Where in the data does the word "ILEN" appear? Find those lines and copy them.

** RECORDS SUPPLIED follows **

**src/rv_isa_pkg.sv**
```systemverilog
package rv_isa_pkg;

    localparam int XLEN     = 64;
    localparam int ILEN     = 32;
    localparam int REG_AW   = 5;
    localparam int NUM_REGS = 2 ** REG_AW;

    typedef logic [XLEN-1:0]   xlen_t;
    typedef logic [ILEN-1:0]   inst_t;
    typedef logic [REG_AW-1:0] reg_addr_t;
    typedef logic [XLEN-1:0]   pc_t;

    localparam pc_t PC_RESET = 64'h0000_0000_8000_0000;

    localparam logic [6:0] OPC_OP_IMM    = 7'b0010011;
    localparam logic [6:0] OPC_OP        = 7'b0110011;
    localparam logic [6:0] OPC_OP_IMM_32 = 7'b0011011;
    localparam logic [6:0] OPC_OP_32     = 7'b0111011;
    localparam logic [6:0] OPC_LUI       = 7'b0110111;
    localparam logic [6:0] OPC_AUIPC     = 7'b0010111;
    localparam logic [6:0] OPC_SYSTEM    = 7'b1110011;

    localparam logic [6:0] F7_BASE = 7'b0000000;
    localparam logic [6:0] F7_ALT  = 7'b0100000;  // sub and sra

    localparam inst_t EBREAK_INST = 32'h0010_0073;

    typedef enum logic [3:0] {
        ALU_ADD,
        ALU_SUB,
        ALU_SLL,
        ALU_SLT,
        ALU_SLTU,
        ALU_XOR,
        ALU_SRL,
        ALU_SRA,
        ALU_OR,
        ALU_AND,
        ALU_PASS2   // lui
    } alu_op_e;

endpackage

```
**src/rv_pipe_pkg.sv**
```systemverilog
package rv_pipe_pkg;
    import rv_isa_pkg::*;

    localparam int APB_AW   = 12;
    localparam int APB_DW   = 32;
    localparam int RETIRE_W = 16;

    typedef logic [APB_AW-1:0]   apb_addr_t;
    typedef logic [APB_DW-1:0]   apb_data_t;
    typedef logic [RETIRE_W-1:0] retire_cnt_t;

    localparam apb_addr_t ADDR_INSTR    = 12'h000;
    localparam apb_addr_t ADDR_STATUS   = 12'h004;
    localparam apb_addr_t ADDR_PC       = 12'h008;
    localparam apb_addr_t ADDR_REG_BASE = 12'h100;  // 8 bytes per register

    typedef struct packed {
        logic      psel;
        logic      penable;
        logic      pwrite;
        apb_addr_t paddr;
        apb_data_t pwdata;
    } apb_req_t;

    typedef struct packed {
        logic illegal;
        logic ebreak;
    } retire_t;

    typedef struct packed {
        pc_t       pc;
        alu_op_e   alu_op;
        xlen_t     src1;
        xlen_t     src2;
        reg_addr_t rd;
        logic      reg_wen;
        logic      word_op;   // sign-extend from bit 31
        logic      illegal;
        logic      ebreak;
        inst_t     inst;
    } id_ex_t;

    typedef struct packed {
        logic      valid;
        retire_t   status;
        reg_addr_t rd;
        logic      reg_wen;
        xlen_t     data;
    } wb_t;

    typedef enum logic [1:0] {
        IDLE,
        ACCESS,
        WAIT_DRAIN
    } ctrl_state_e;

endpackage

```
**src/rv_decoder.sv**
```systemverilog
`timescale 1ns/1ps

module rv_decoder
    import rv_isa_pkg::*;
    import rv_pipe_pkg::*;
(
    input  logic      issue_valid_i,
    input  inst_t     issue_inst_i,
    input  pc_t       issue_pc_i,
    output reg_addr_t rs1_addr_o,
    output reg_addr_t rs2_addr_o,
    input  xlen_t     rs1_data_i,
    input  xlen_t     rs2_data_i,
    input  wb_t       wb_i,
    output logic      id_valid_o,
    output id_ex_t    id_o
);

    logic [6:0] opcode;
    logic [2:0] funct3;
    logic [6:0] funct7;
    xlen_t      imm_i;
    xlen_t      imm_u;
    xlen_t      rs1_val;
    xlen_t      rs2_val;
    logic       wb_fwd;

    assign opcode     = issue_inst_i[6:0];
    assign funct3     = issue_inst_i[14:12];
    assign funct7     = issue_inst_i[31:25];
    assign rs1_addr_o = issue_inst_i[19:15];
    assign rs2_addr_o = issue_inst_i[24:20];
    assign id_valid_o = issue_valid_i;

    assign imm_i = {{52{issue_inst_i[31]}}, issue_inst_i[31:20]};
    assign imm_u = {{32{issue_inst_i[31]}}, issue_inst_i[31:12], 12'b0};

    // result still in write-back, one cycle before the regfile has it
    assign wb_fwd  = wb_i.valid && wb_i.reg_wen && (wb_i.rd != '0);
    assign rs1_val = (wb_fwd && wb_i.rd == rs1_addr_o) ? wb_i.data : rs1_data_i;
    assign rs2_val = (wb_fwd && wb_i.rd == rs2_addr_o) ? wb_i.data : rs2_data_i;

    always_comb begin
        id_o        = '0;
        id_o.pc     = issue_pc_i;
        id_o.inst   = issue_inst_i;
        id_o.rd     = issue_inst_i[11:7];
        id_o.alu_op = ALU_ADD;
        id_o.src1   = rs1_val;
        id_o.src2   = imm_i;
        case (opcode)
            OPC_OP_IMM: begin
                case (funct3)
                    3'b000:  id_o.alu_op = ALU_ADD;
                    3'b001:  id_o.alu_op = ALU_SLL;
                    3'b010:  id_o.alu_op = ALU_SLT;
                    3'b011:  id_o.alu_op = ALU_SLTU;
                    3'b100:  id_o.alu_op = ALU_XOR;
                    3'b101:  id_o.alu_op = funct7[5] ? ALU_SRA : ALU_SRL;
                    3'b110:  id_o.alu_op = ALU_OR;
                    default: id_o.alu_op = ALU_AND;
                endcase
                // rv64 shifts keep a 6-bit shamt, funct6 must be clean
                if (funct3[1:0] == 2'b01 && {funct7[6], funct7[4:1]} != '0) begin
                    id_o.illegal = 1'b1;
                end
                if (funct3 == 3'b001 && funct7[5]) begin
                    id_o.illegal = 1'b1;
                end
            end
            OPC_OP: begin
                id_o.src2 = rs2_val;
                case ({funct7, funct3})
                    {F7_BASE, 3'b000}: id_o.alu_op = ALU_ADD;
                    {F7_ALT,  3'b000}: id_o.alu_op = ALU_SUB;
                    {F7_BASE, 3'b001}: id_o.alu_op = ALU_SLL;
                    {F7_BASE, 3'b010}: id_o.alu_op = ALU_SLT;
                    {F7_BASE, 3'b011}: id_o.alu_op = ALU_SLTU;
                    {F7_BASE, 3'b100}: id_o.alu_op = ALU_XOR;
                    {F7_BASE, 3'b101}: id_o.alu_op = ALU_SRL;
                    {F7_ALT,  3'b101}: id_o.alu_op = ALU_SRA;
                    {F7_BASE, 3'b110}: id_o.alu_op = ALU_OR;
                    {F7_BASE, 3'b111}: id_o.alu_op = ALU_AND;
                    default:           id_o.illegal = 1'b1;
                endcase
            end
            OPC_OP_IMM_32: begin
                id_o.word_op = 1'b1;   // addiw only
                id_o.illegal = (funct3 != 3'b000);
            end
            OPC_OP_32: begin
                id_o.src2    = rs2_val;
                id_o.word_op = 1'b1;
                case ({funct7, funct3})
                    {F7_BASE, 3'b000}: id_o.alu_op = ALU_ADD;
                    {F7_ALT,  3'b000}: id_o.alu_op = ALU_SUB;
                    default:           id_o.illegal = 1'b1;
                endcase
            end
            OPC_LUI: begin
                id_o.alu_op = ALU_PASS2;
                id_o.src2   = imm_u;
            end
            OPC_AUIPC: begin
                id_o.src1 = issue_pc_i;   // pc of this very instruction
                id_o.src2 = imm_u;
            end
            OPC_SYSTEM: begin
                id_o.ebreak  = (issue_inst_i == EBREAK_INST);
                id_o.illegal = (issue_inst_i != EBREAK_INST);
            end
            default: id_o.illegal = 1'b1;
        endcase
        id_o.reg_wen = !id_o.illegal && !id_o.ebreak;
    end

endmodule

```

** End of RECORDS SUPPLIED **

• _SOLUTION TO THIS TASK_
    localparam int ILEN     = 32;
    typedef logic [ILEN-1:0]   inst_t;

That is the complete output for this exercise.